変形性股関節症の予防するには、ウォーキングや水中歩行をし、股関節の周辺の筋肉を鍛えましょう。決して無理をしないことが大切なのですが、できるだけ毎日行うのがよいでしょう。

体重を増やさない

股関節の負担軽減には、体重を増やさないことが大事です。食習慣を一度見直してみて、現在の体重をキープ、もしくは減らすようにしましょう。

コラーゲンサプリの摂取

股関節の痛みを予防するには、先に挙げたポイントと一緒に、軟骨の主成分であるコラーゲンを摂取することをおすすめします。

「変形性股関節症」など病気の場合には有効ではありませんが、加齢にともなう軟骨のすり減りが原因の場合にはコラーゲンが有効だといわれています。

コラーゲンは年齢とともに減少していくので、自ら摂取する必要があります。コラーゲンが多く含まれる食品は、手羽先や牛すじ、豚足、フカヒレなどが挙げられますが、これらを毎日摂取するのは大変ですよね?

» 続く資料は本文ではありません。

## config.mk

```make
export PLATFORM = sky130hd
export DESIGN_NAME = mad_decoder
export DESIGN_NICKNAME = d
export VERILOG_FILES = /design/src/mad_pkg.sv /design/src/mad_decoder.sv
export VERILOG_INCLUDE_DIRS = /design/src
export SDC_FILE = /design/constraint.sdc
export NUM_CORES = 1
export LEC_CHECK = 0
export BUFFER_PORTS_ARGS = -buffer_cell sky130_fd_sc_hd__buf_2
export CAP_MARGIN = 20
export CORE_ASPECT_RATIO = 0.75
export CORE_MARGIN = 10
export CORE_UTILIZATION = 49
export DETAILED_ROUTE_END_ITERATION = 7
export HOLD_SLACK_MARGIN = 0.02
export PLACE_DENSITY = 0.89
export SLEW_MARGIN = 25
export SYNTH_ARGS = -nofsm -noshare
export SYNTH_HDL_FRONTEND = slang
export SYNTH_SLANG_ARGS = --single-unit
```

## constraint.sdc

```tcl
create_clock -name i_sys_clk -period 3.3 [get_ports i_sys_clk]
set_input_delay 0.165 -clock i_sys_clk [delete_from_list [all_inputs] [get_ports i_sys_clk]]
set_output_delay 0.165 -clock i_sys_clk [all_outputs]
set_load 0.02 [all_outputs]
```
==> src/logic/lpa_fifo.sv <==
`timescale 1ns/1ps
module lpa_fifo #(
   parameter int WIDTH = 8,
   parameter int DEPTH = 32
) (
   input  wire logic             mclk,
   input  wire logic             srst,
   input  wire logic [WIDTH-1:0] in_data,
   input  wire logic             in_valid,
   output logic                  in_ready,
   output logic      [WIDTH-1:0] out_data,
   output logic                  out_valid,
   input  wire logic             out_ready
);
   localparam int AW = $clog2(DEPTH);
   logic [WIDTH-1:0] mem [DEPTH];
   logic [AW-1:0]    wr_ptr;
   logic [AW-1:0]    rd_ptr;
   logic [AW:0]      count;
   wire              do_wr = in_valid && in_ready;
   wire              do_rd = out_valid && out_ready;

   assign in_ready  = (count != (AW+1)'(DEPTH));
   assign out_valid = (count != '0);
   assign out_data  = mem[rd_ptr];

   always_ff @(posedge mclk) begin
      if (do_wr) begin
         mem[wr_ptr] <= in_data;
      end
   end

   always_ff @(posedge mclk) begin
      if (srst) begin
         wr_ptr <= '0;
         rd_ptr <= '0;
         count  <= '0;
      end else begin
         if (do_wr) wr_ptr <= (wr_ptr == AW'(DEPTH-1)) ? '0 : wr_ptr + 1'b1;
         if (do_rd) rd_ptr <= (rd_ptr == AW'(DEPTH-1)) ? '0 : rd_ptr + 1'b1;
         count <= count + (AW+1)'(do_wr) - (AW+1)'(do_rd);
      end
   end
endmodule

そこで試していただきたいのがサプリメントから摂取すること。1日に必要なコラーゲンは5,000mg~10,000mgと言われています。サプリを選ぶ際の目安として覚えておきましょう。

また、グルコサミンやコンドロイチンを飲んできたけど、あまり効かなかったという方にもコラーゲンをおすすめします。実はグルコサミンやコンドロイチンとコラーゲンは役割が違います。

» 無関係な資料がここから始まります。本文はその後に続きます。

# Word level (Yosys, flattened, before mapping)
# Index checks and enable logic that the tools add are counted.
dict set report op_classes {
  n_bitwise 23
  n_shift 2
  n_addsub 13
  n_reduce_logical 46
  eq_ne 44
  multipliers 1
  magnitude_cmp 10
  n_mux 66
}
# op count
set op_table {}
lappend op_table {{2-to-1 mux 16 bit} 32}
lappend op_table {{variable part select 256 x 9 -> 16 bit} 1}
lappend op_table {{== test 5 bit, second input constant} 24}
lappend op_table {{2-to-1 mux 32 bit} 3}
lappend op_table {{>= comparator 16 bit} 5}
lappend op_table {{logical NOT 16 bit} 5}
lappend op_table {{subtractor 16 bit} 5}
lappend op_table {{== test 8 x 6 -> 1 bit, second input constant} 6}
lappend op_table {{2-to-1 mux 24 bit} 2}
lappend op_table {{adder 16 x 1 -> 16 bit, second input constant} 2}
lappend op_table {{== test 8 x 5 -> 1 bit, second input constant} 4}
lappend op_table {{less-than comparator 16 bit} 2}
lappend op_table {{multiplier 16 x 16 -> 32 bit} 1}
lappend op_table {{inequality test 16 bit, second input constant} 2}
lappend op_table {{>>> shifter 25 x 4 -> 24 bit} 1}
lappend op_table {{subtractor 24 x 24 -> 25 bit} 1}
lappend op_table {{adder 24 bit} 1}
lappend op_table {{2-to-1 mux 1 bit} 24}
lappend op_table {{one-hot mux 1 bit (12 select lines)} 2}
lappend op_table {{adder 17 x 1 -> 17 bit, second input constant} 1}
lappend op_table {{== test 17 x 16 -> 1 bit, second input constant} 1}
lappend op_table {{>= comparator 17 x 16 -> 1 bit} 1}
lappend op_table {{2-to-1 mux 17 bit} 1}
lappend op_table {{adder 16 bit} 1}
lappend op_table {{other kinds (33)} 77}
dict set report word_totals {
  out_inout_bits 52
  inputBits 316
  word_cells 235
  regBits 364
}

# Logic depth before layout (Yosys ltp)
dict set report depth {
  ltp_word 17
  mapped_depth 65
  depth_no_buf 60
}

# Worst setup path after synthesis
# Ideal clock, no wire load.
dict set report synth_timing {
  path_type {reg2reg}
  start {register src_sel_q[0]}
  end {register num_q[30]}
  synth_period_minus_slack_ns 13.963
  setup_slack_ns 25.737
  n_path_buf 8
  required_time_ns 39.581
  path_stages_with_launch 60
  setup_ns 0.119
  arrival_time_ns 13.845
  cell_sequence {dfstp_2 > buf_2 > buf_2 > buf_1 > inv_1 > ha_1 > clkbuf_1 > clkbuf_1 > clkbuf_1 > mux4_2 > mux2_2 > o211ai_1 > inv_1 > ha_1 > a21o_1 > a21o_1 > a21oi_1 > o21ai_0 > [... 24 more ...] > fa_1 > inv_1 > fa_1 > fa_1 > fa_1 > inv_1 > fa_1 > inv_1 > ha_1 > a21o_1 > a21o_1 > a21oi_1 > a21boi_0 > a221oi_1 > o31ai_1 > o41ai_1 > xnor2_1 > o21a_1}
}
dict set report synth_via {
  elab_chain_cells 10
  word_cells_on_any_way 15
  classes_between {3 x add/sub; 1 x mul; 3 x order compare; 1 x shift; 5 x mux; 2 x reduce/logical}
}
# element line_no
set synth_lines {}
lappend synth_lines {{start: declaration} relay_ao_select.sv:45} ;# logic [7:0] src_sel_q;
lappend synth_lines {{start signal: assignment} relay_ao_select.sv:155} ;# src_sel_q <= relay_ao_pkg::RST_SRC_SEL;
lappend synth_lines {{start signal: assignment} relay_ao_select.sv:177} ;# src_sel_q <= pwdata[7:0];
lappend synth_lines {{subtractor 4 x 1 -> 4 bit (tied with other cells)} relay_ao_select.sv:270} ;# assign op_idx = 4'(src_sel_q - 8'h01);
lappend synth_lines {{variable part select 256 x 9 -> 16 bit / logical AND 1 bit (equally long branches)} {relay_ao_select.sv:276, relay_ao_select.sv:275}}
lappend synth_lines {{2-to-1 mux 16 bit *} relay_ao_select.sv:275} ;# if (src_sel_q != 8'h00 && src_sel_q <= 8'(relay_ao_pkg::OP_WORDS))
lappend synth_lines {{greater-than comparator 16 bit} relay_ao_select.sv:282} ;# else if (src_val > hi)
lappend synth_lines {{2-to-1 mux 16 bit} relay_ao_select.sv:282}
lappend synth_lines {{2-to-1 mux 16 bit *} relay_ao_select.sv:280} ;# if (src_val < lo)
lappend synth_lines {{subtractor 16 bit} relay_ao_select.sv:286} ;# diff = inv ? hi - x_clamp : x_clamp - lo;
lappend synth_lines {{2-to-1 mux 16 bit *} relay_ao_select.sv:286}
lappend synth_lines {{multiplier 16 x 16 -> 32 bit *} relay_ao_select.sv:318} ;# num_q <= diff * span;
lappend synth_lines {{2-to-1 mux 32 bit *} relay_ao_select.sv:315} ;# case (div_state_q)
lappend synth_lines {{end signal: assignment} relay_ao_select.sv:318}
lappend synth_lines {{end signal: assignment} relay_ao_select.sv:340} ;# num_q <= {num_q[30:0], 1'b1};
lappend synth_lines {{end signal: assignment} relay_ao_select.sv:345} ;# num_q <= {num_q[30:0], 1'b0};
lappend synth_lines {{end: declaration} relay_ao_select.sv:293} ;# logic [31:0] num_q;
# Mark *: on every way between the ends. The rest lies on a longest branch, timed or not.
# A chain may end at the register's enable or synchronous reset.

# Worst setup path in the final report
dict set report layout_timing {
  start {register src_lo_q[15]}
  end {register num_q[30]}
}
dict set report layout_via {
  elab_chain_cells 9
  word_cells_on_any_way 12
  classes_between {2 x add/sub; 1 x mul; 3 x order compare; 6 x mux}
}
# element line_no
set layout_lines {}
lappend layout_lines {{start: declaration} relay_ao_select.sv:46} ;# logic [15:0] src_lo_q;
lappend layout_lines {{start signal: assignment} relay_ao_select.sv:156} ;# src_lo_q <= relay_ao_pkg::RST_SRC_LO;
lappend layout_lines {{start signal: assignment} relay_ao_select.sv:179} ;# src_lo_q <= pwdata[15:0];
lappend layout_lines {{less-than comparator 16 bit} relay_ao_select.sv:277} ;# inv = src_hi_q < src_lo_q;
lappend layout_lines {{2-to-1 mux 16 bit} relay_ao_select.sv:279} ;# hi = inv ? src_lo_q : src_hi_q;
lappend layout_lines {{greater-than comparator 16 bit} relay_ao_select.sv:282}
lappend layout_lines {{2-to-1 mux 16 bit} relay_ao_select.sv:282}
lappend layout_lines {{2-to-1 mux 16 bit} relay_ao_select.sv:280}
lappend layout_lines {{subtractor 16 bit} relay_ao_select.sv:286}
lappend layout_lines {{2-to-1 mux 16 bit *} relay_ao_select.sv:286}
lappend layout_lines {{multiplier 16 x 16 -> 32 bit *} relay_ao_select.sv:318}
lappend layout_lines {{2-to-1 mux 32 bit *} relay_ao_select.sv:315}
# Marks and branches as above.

先ほども述べた通りコラーゲンは軟骨の主成分であり、いわば股関節のクッション材の役割を担っています。一方グルコサミンやコンドロイチンは軟骨の成分としては数%しか入っておりません。どちらかというと間接の動きを滑らかにする潤滑油的な役割なのです。

つまりどちらか一方を摂取すれば良いのではなく、どちらも摂取することが大事なのです。